PROBLEM REQUIREMENTS: Could you write out the opening lines of the data, word for word, stopping after the line that contains "(pred_way is combinational)"?
··· GIVEN RECORDS ···
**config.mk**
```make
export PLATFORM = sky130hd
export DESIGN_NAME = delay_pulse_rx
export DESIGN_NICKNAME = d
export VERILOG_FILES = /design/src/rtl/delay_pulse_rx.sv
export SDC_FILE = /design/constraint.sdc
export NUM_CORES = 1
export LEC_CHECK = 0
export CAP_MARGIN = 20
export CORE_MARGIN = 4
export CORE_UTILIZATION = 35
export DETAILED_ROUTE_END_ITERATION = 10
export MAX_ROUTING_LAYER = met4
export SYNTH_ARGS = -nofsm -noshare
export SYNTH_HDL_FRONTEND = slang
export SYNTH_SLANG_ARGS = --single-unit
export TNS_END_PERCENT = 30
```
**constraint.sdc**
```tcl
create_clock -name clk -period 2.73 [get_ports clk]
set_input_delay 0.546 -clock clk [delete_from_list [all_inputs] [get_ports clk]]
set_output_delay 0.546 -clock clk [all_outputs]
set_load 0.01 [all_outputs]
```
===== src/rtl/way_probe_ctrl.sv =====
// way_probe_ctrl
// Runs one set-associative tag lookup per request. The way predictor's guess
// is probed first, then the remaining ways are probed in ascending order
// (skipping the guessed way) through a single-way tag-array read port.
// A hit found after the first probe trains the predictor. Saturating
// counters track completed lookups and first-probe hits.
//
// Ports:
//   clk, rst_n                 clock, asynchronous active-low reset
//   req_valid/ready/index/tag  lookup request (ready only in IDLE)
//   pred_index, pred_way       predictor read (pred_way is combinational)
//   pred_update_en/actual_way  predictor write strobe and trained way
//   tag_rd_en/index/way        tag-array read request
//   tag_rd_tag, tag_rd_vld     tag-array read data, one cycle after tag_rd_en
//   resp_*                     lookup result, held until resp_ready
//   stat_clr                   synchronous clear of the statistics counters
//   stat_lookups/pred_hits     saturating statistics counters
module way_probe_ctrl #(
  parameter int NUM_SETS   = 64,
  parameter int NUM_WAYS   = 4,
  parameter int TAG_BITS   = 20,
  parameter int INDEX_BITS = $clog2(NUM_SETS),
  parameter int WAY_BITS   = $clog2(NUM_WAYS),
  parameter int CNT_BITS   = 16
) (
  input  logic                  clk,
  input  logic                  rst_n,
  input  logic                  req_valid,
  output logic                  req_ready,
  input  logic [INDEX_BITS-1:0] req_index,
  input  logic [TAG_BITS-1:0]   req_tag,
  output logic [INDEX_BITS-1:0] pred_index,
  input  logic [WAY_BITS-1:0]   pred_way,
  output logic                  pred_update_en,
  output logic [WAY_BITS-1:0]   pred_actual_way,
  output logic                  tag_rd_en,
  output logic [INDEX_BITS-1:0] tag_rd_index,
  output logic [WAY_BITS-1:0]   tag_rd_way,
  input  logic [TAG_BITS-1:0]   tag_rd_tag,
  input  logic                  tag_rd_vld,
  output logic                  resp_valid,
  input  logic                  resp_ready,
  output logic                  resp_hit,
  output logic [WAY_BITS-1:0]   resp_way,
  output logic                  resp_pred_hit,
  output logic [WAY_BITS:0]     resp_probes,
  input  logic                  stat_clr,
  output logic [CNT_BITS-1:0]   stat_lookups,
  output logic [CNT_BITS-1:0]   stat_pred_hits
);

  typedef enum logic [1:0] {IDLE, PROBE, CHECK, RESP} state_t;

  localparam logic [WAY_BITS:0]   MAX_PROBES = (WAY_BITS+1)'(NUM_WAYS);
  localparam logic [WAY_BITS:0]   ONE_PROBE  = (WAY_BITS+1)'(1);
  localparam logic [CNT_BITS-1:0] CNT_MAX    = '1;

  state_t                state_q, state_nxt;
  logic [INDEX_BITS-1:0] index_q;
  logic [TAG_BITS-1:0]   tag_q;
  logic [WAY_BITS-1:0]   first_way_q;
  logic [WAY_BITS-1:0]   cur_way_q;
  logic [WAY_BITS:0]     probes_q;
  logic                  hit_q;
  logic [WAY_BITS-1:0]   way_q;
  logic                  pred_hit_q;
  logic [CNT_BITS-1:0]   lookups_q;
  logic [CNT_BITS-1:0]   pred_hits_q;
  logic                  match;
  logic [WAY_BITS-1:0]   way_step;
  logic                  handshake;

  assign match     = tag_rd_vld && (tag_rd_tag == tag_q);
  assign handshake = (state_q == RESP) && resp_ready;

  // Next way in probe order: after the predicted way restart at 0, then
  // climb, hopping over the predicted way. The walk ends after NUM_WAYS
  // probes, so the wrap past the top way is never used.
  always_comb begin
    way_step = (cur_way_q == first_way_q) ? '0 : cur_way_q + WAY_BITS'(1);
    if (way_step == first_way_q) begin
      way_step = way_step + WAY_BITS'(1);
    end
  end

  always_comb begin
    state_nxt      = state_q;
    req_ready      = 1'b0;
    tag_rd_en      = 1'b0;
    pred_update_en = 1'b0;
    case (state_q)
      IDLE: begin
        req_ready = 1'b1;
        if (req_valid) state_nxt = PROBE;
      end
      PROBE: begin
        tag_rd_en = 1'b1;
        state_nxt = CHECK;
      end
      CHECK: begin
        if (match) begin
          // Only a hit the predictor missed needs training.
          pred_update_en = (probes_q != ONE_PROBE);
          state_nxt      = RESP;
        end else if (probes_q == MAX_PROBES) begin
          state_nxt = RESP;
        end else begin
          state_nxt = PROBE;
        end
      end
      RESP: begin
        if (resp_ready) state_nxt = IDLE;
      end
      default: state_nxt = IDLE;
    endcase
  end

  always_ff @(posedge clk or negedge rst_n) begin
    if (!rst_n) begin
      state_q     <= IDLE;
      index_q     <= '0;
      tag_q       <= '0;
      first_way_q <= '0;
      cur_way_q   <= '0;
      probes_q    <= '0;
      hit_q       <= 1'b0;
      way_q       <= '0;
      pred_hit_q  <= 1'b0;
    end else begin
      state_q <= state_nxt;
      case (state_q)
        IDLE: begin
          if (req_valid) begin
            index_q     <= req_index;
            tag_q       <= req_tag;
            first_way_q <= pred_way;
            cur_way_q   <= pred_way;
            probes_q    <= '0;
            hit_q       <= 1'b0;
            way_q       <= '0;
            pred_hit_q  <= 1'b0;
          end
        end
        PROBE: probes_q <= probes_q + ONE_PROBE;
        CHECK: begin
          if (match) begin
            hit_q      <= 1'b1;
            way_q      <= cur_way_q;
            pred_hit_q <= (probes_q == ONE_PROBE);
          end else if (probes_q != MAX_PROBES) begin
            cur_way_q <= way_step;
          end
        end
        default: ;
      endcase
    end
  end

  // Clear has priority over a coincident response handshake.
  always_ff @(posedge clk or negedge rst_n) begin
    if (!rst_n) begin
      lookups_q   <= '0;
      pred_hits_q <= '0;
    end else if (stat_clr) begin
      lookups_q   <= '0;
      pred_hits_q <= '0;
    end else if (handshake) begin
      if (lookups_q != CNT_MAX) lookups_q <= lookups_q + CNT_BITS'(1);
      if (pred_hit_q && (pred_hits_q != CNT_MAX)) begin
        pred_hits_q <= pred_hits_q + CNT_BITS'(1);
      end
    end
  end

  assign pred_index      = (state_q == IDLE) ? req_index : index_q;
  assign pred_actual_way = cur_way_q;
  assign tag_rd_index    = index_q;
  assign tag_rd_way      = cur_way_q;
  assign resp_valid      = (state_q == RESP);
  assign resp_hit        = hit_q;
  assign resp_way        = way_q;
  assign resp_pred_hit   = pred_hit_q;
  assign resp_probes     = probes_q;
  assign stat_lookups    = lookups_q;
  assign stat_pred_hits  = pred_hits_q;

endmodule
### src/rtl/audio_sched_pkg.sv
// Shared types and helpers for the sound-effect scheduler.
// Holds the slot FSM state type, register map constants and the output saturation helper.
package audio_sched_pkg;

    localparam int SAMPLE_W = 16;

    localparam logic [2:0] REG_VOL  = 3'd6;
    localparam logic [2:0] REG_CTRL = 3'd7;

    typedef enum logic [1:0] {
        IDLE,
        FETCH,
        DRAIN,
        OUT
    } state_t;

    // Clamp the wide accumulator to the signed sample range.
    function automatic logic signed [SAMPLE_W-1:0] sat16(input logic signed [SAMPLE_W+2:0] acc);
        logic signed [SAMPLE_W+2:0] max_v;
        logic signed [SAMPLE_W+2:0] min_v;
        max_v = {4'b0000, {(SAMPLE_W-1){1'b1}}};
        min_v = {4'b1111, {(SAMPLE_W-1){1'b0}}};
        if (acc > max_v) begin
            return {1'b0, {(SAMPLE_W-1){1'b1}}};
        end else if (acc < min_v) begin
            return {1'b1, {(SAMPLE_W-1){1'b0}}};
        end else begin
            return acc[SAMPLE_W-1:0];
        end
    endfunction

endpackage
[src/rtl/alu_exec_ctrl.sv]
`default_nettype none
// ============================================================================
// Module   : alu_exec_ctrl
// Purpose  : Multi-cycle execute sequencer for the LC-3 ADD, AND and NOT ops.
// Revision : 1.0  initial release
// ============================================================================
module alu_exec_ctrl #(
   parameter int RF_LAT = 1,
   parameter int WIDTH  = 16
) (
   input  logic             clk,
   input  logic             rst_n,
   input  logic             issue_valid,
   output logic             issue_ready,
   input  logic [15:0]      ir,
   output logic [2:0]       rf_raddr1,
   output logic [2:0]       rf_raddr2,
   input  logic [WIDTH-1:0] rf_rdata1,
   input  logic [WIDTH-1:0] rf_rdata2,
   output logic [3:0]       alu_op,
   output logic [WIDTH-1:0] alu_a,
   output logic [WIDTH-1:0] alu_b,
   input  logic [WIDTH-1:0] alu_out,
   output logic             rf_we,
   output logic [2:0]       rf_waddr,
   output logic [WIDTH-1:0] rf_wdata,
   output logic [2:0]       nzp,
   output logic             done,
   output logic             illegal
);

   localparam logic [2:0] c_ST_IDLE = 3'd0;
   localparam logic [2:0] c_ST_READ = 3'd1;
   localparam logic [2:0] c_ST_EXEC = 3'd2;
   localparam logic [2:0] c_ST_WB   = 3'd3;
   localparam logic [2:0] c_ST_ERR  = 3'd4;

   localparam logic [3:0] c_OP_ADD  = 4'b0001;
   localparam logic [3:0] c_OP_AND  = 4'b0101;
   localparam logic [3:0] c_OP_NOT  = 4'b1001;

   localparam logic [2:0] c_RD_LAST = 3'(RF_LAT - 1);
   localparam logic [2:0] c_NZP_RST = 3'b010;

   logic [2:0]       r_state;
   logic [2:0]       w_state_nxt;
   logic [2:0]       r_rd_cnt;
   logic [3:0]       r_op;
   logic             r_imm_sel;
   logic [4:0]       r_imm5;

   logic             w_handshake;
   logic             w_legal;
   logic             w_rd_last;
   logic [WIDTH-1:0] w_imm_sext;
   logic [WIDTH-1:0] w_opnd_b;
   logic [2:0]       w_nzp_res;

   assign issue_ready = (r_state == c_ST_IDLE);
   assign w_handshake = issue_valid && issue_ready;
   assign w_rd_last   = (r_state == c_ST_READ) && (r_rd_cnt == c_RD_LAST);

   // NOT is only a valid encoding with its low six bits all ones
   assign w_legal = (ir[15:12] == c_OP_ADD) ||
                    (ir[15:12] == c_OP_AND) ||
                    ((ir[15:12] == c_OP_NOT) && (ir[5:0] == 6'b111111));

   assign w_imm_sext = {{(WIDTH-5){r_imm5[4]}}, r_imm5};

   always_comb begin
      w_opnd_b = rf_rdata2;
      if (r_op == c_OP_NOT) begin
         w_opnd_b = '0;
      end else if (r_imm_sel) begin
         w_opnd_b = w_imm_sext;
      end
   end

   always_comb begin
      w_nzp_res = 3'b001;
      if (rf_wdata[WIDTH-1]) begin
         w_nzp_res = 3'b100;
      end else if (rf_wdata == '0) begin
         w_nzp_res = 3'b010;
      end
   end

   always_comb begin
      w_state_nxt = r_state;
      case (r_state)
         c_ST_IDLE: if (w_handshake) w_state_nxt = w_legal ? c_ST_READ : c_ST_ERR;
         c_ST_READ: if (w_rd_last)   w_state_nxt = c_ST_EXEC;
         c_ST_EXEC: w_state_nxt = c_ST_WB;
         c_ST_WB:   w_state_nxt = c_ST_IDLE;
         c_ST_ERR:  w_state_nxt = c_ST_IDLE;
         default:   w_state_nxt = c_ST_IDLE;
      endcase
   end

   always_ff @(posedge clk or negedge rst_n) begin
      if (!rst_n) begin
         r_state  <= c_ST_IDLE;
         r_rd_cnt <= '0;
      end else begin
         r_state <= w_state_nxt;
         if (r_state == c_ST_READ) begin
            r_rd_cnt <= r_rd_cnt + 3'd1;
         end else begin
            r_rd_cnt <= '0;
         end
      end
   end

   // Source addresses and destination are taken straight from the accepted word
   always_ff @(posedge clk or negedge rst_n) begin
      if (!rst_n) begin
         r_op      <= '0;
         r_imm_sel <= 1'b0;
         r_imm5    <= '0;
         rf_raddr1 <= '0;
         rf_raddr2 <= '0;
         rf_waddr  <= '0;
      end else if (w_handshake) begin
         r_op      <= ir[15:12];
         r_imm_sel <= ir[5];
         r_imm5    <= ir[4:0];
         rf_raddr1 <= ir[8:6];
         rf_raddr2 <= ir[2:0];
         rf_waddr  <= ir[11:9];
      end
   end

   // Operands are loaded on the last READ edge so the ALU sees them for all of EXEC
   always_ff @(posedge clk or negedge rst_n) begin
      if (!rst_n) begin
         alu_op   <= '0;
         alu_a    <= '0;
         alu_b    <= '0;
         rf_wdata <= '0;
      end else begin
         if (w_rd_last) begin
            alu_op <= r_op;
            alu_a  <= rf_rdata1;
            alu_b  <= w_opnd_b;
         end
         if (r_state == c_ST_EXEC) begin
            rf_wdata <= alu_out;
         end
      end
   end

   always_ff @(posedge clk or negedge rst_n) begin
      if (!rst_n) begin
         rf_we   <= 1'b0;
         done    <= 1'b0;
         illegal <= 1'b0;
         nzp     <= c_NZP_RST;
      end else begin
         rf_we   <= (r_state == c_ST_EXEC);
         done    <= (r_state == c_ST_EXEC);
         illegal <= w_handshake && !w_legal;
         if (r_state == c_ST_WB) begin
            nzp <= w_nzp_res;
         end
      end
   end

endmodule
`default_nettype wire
···
RESULT OF THE EXERCISE:
**config.mk**
```make
export PLATFORM = sky130hd
export DESIGN_NAME = delay_pulse_rx
export DESIGN_NICKNAME = d
export VERILOG_FILES = /design/src/rtl/delay_pulse_rx.sv
export SDC_FILE = /design/constraint.sdc
export NUM_CORES = 1
export LEC_CHECK = 0
export CAP_MARGIN = 20
export CORE_MARGIN = 4
export CORE_UTILIZATION = 35
export DETAILED_ROUTE_END_ITERATION = 10
export MAX_ROUTING_LAYER = met4
export SYNTH_ARGS = -nofsm -noshare
export SYNTH_HDL_FRONTEND = slang
export SYNTH_SLANG_ARGS = --single-unit
export TNS_END_PERCENT = 30
```
**constraint.sdc**
```tcl
create_clock -name clk -period 2.73 [get_ports clk]
set_input_delay 0.546 -clock clk [delete_from_list [all_inputs] [get_ports clk]]
set_output_delay 0.546 -clock clk [all_outputs]
set_load 0.01 [all_outputs]
```
===== src/rtl/way_probe_ctrl.sv =====
// way_probe_ctrl
// Runs one set-associative tag lookup per request. The way predictor's guess
// is probed first, then the remaining ways are probed in ascending order
// (skipping the guessed way) through a single-way tag-array read port.
// A hit found after the first probe trains the predictor. Saturating
// counters track completed lookups and first-probe hits.
//
// Ports:
//   clk, rst_n                 clock, asynchronous active-low reset
//   req_valid/ready/index/tag  lookup request (ready only in IDLE)
//   pred_index, pred_way       predictor read (pred_way is combinational)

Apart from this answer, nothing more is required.